Birtherism has always been a race-baiting fabrication — it still is

Amy Davidson writes: On Sunday, Governor Chris Christie, of New Jersey, appeared on CNN’s “State of the Union,” saying things that weren’t true about Donald Trump’s birtherist lies. “After the President presented his birth certificate, Donald has said, ‘You know, he was born in the United States and that’s the end of the issue.’ It was a contentious issue,” Christie said. Jake Tapper, the host, corrected him. “As a point of fact, Donald Trump did not accept when Barack Obama released his birth certificate in 2011. He kept up this whole birther thing until Friday.” Tapper was right to call Christie on that falsehood; some of Trump’s lowest insinuations about the President’s citizenship have occurred not only in the past few years but in recent months. Efforts to deal with that fallacy, however, have somehow, in the past few days, allowed another Trump lie to solidify: the idea that the President somehow didn’t release his birth certificate until 2011. In fact, Obama released his birth certificate in June, 2008. His campaign posted it online.
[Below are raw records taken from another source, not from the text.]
==> config.mk <==
export PLATFORM = sky130hd
export DESIGN_NAME = alu_unit
export DESIGN_NICKNAME = d
export VERILOG_FILES = /design/src/rtl/isa_pkg.sv /design/src/rtl/core_pkg.sv /design/src/rtl/alu_unit.sv
export VERILOG_INCLUDE_DIRS = /design/src /design/src/include
export SDC_FILE = /design/constraint.sdc
export NUM_CORES = 1
export LEC_CHECK = 0
export ABC_CLOCK_PERIOD_IN_PS = 8100
export BUFFER_PORTS_ARGS = -buffer_cell sky130_fd_sc_hd__clkbuf_2
export CAP_MARGIN = 20
export CORE_MARGIN = 1
export CORE_UTILIZATION = 44
export DETAILED_ROUTE_END_ITERATION = 7
export PLACE_DENSITY = 0.78
export SLEW_MARGIN = 20
export SYNTH_ARGS = -nofsm -noshare
export SYNTH_HDL_FRONTEND = slang
export SYNTH_SLANG_ARGS = --single-unit
export TNS_END_PERCENT = 10
==> constraint.sdc <==
create_clock -name clk -period 8.1 [get_ports clk]
set_clock_uncertainty 0.2 [all_clocks]
set_input_delay 1.62 -clock clk [delete_from_list [all_inputs] [get_ports clk]]
set_output_delay 1.62 -clock clk [all_outputs]
set_load 0.02 [all_outputs]
==> src/include/core_config.svh <==
`ifndef CORE_CONFIG_SVH
`define CORE_CONFIG_SVH

// half-word pc, one bit below the instruction word address
`define CORE_PC_W 14
`define CORE_IADDR_W 13
`define CORE_DADDR_W 17

`define CORE_XLEN 32
`define CORE_NREG 32
`define CORE_REG_W 5

// wait window entries
`define CORE_WIN_DEPTH 3

`endif

==> src/rtl/isa_pkg.sv <==
`include "core_config.svh"

package isa_pkg;

	typedef enum logic [5:0] {
		OP_NOP  = 6'd0,
		OP_ADD  = 6'd1,
		OP_SUB  = 6'd2,
		OP_AND  = 6'd3,
		OP_OR   = 6'd4,
		OP_ADDI = 6'd5,
		OP_LW   = 6'd6,
		OP_SW   = 6'd7
	} op_e;

	// register form of the low half
	typedef struct packed {
		logic [`CORE_REG_W-1:0] rt;
		logic [10:0]            spare;
	} instr_rlo_t;

	// rt sits in the top bits of the immediate
	typedef union packed {
		logic [15:0] imm;
		instr_rlo_t  r;
	} instr_lo_t;

	typedef struct packed {
		op_e                    opcode;
		logic [`CORE_REG_W-1:0] rd;
		logic [`CORE_REG_W-1:0] rs;
		instr_lo_t              lo;
	} instr_t;

endpackage

==> src/rtl/core_pkg.sv <==
`include "core_config.svh"

package core_pkg;

	typedef enum logic {
		FS_BEGIN  = 1'b0,
		FS_NORMAL = 1'b1
	} fetch_state_e;

	typedef enum logic [1:0] {
		UNIT_NONE = 2'd0,
		UNIT_ALU  = 2'd1,
		UNIT_MEM  = 2'd2
	} unit_e;

	// flags mark real dependences only, register 0 never sets one
	typedef struct packed {
		logic [`CORE_PC_W-1:0]  pc;
		isa_pkg::op_e           op;
		logic [`CORE_REG_W-1:0] rs;
		logic [`CORE_REG_W-1:0] rt;
		logic [`CORE_REG_W-1:0] rd;
		logic [`CORE_XLEN-1:0]  imm;
		unit_e                  unit;
		logic                   uses_rs;
		logic                   uses_rt;
		logic                   writes_rd;
	} uop_t;

	// instr[0] is the upper half of the fetched word
	typedef struct packed {
		isa_pkg::instr_t [1:0] instr;
		logic [1:0]            valid;
		logic [`CORE_PC_W-1:0] pc;
	} fetch_pair_t;

	typedef struct packed {
		logic                  valid;
		uop_t                  uop;
		logic [`CORE_XLEN-1:0] rs_val;
		logic [`CORE_XLEN-1:0] rt_val;
	} issue_t;

	typedef struct packed {
		logic                   valid;
		logic [`CORE_REG_W-1:0] rd;
		logic [`CORE_XLEN-1:0]  data;
	} wb_t;

endpackage

==> src/rtl/alu_unit.sv <==
`timescale 1ns/1ps
`include "core_config.svh"

module alu_unit (
	input  logic              clk,
	input  logic              rstn,
	input  core_pkg::issue_t  i_issue,
	output core_pkg::wb_t     o_wb
);

	logic [`CORE_XLEN-1:0] result;

	always_comb begin
		case (i_issue.uop.op)
			isa_pkg::OP_ADD:  result = i_issue.rs_val + i_issue.rt_val;
			isa_pkg::OP_SUB:  result = i_issue.rs_val - i_issue.rt_val;
			isa_pkg::OP_AND:  result = i_issue.rs_val & i_issue.rt_val;
			isa_pkg::OP_OR:   result = i_issue.rs_val | i_issue.rt_val;
			isa_pkg::OP_ADDI: result = i_issue.rs_val + i_issue.uop.imm;
			default:          result = '0;
		endcase
	end

	always_ff @(posedge clk) begin
		o_wb.rd <= i_issue.uop.rd;
		o_wb.data <= result;
		// r0 targets produce no writeback
		if (!rstn)
			o_wb.valid <= 1'b0;
		else
			o_wb.valid <= i_issue.valid && i_issue.uop.writes_rd;
	end

endmodule

==> impl_summary.log <==
INFO  metric gp_congestion = 0.930
INFO  metric routed_wire_length_per_instance = 17.5 um
INFO  metric vias_per_cell = 6.32
INFO  metric h-tree-depth = 2
INFO  metric grt_setup_unrepaired = no
INFO  metric ys_dominant_reg_cell = sky130_fd_sc_hd__dfxtp_1
INFO  metric outcome = completed
INFO  metric clockRootBuffer = sky130_fd_sc_hd__clkbuf_8
INFO  metric finalMaxSlewViolations = 0
INFO  metric die-area = 10400 sq um
INFO  metric totalNegativeSetupSlack = 0 ns
INFO  metric nets = 901
INFO  metric min_delay_path_class = input port to flop
INFO  metric die_outline_width = 102 um
INFO  metric synthMostInstantiatedCell = sky130_fd_sc_hd__o21ai_0
INFO  metric max_slew_margin = 0.348
INFO  metric timing.critical_path.max_delay_family = simple AND/OR/NAND/NOR gates
INFO  metric top_regs = o_wb: 38 flops
INFO  metric cp_common_cell = sky130_fd_sc_hd__or3_1
INFO  metric postRouteAntennaNets = 0
INFO  metric buffer_ports.inserted = 148
INFO  metric io-pin-count = 177
INFO  metric crit_chain = clkbuf_2 -> inv_1 -> ha_1 -> or3b_1 -> or3_1 -> or3_1 -> or4_1 -> nor4_1 -> nor3_1 -> a221o_1 -> ha_1 -> a21oi_1 -> o21ai_0 -> or3_1 -> o21ai_0 -> a31oi_1 -> a41oi_1 -> or4b_1 -> nand3_1
INFO  metric drt_iter0_markers = 402
INFO  metric timing.final.crit_share = 0.837
INFO  metric power_per_cell_area = 117 nW/um^2
INFO  metric grt_usage = 0.284
INFO  metric yosysTopAreaCell = sky130_fd_sc_hd__dfxtp_1
INFO  metric hold_ws = 1.22 ns
INFO  metric initial_core_util = 0.453
INFO  metric netlist.area_leader.share = 0.173
INFO  metric cts_buffers = 5
INFO  metric synth.top_cells.by_count = 71 x sky130_fd_sc_hd__o21ai_0, 61 x sky130_fd_sc_hd__nand2_1, 39 x sky130_fd_sc_hd__a21oi_1, 39 x sky130_fd_sc_hd__ha_1
INFO  metric worst_setup_path_start_kind = input port
INFO  metric yosys_warning_count = 0
INFO  metric top_register = o_wb
INFO  metric setup_viol_count_final = 0
INFO  metric crit_required = 8.14 ns
INFO  metric cts_sink_cnt = 38
INFO  metric leakagePower = 0.00247 uW
INFO  metric drv_cap = 0
INFO  metric worst_setup_hold_path_clk_slew = 0.08 ns
INFO  metric postRouteWirelength = 15000 um
INFO  metric worstPathBufferInverterCount = 2
INFO  metric timing.setup.critical_path_class = input port to flop
INFO  metric cts_tree = built
INFO  metric worst_ep_arrival_time = 6.82 ns
INFO  metric cts_setup_buffers = 0
INFO  metric worstMarginPinSlew = 0.976 ns
INFO  metric post_cts_resize_count = 0
INFO  metric global_route.overflow_total = 0
INFO  metric detailedRoute.firstPassIterationCount = 5
INFO  metric synth_sequential_area_ratio = 0.173
INFO  metric number_of_flip_flops_under_the_largest_register_name = 38
INFO  metric maximum_number_of_pins_on_one_net_before_global_route_repair = 65
INFO  metric max-clock-path-buffers = 2
INFO  metric netlist_instances = 599
INFO  metric timing.fmax = 147 MHz
INFO  metric critPathMaxFanout = 10
INFO  metric postSynthRegisterBits = 38
INFO  metric grt_pass1_vias = 4973
INFO  metric mean_instance_size_in_the_synthesized_netlist = 7.35 sq um
INFO  metric dp.final_hpwl = 11100 um
INFO  metric cell_area_after_technology_mapping = 4400 sq um
INFO  metric via_count = 5412
INFO  metric layout-drive-gt1-share = 0.245
INFO  metric shortest_period_the_worst_path_allows = 6.78 ns
INFO  metric placeable_core_region = 9730 sq um
INFO  metric synth_fp_nets = 778
INFO  metric grt_antenna_before_repair = 0
INFO  metric count_of_hold_fix_buffers_inserted_at_cts = 0
INFO  metric worst_path_largest_cell_delay = 0.64 ns
INFO  metric area_delta_synth_final = 20.1%
INFO  metric number_of_enable_flip_flop_cells_after_synthesis = 0
INFO  metric fin_total_pwr = 621 uW
INFO  metric grt_first_pass_wirelength = 23400 um
INFO  metric antenna_cells_inserted = 0
INFO  metric ys_async_sr_fraction = 0
INFO  metric netlist-cell-type-count = 67
INFO  metric timing_hold_violations_final = 0
INFO  metric max-vdd-ir-drop = 0.0647 mV
INFO  metric biggest_area_contributors_in_the_synthesized_netlist = sky130_fd_sc_hd__dfxtp_1 17%, sky130_fd_sc_hd__ha_1 11%, sky130_fd_sc_hd__o21ai_0 8.1%
INFO  metric worst_setup_ep_type = flop
INFO  metric route.detailed.drc = 0
INFO  metric timing.critical_path.slowest_stage_cell = sky130_fd_sc_hd__or4_1
INFO  metric placement_rows = 36
INFO  metric die_y = 102 um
Reporters were allowed to hold it and examine its embossed state seal and signature stamp. It showed that he had been born in Honolulu, on August 4, 1961, at 7:24 p.m. Hawaiian officials attested to its accuracy. That there were any questions after that point is, in itself, a scandal. Indeed, that there were any questions before that point is outrageous. Candidates who say that they were born in the United States are generally not faced with nervous glances and requests to prove it. But Obama was, and, in 2008, he did prove it.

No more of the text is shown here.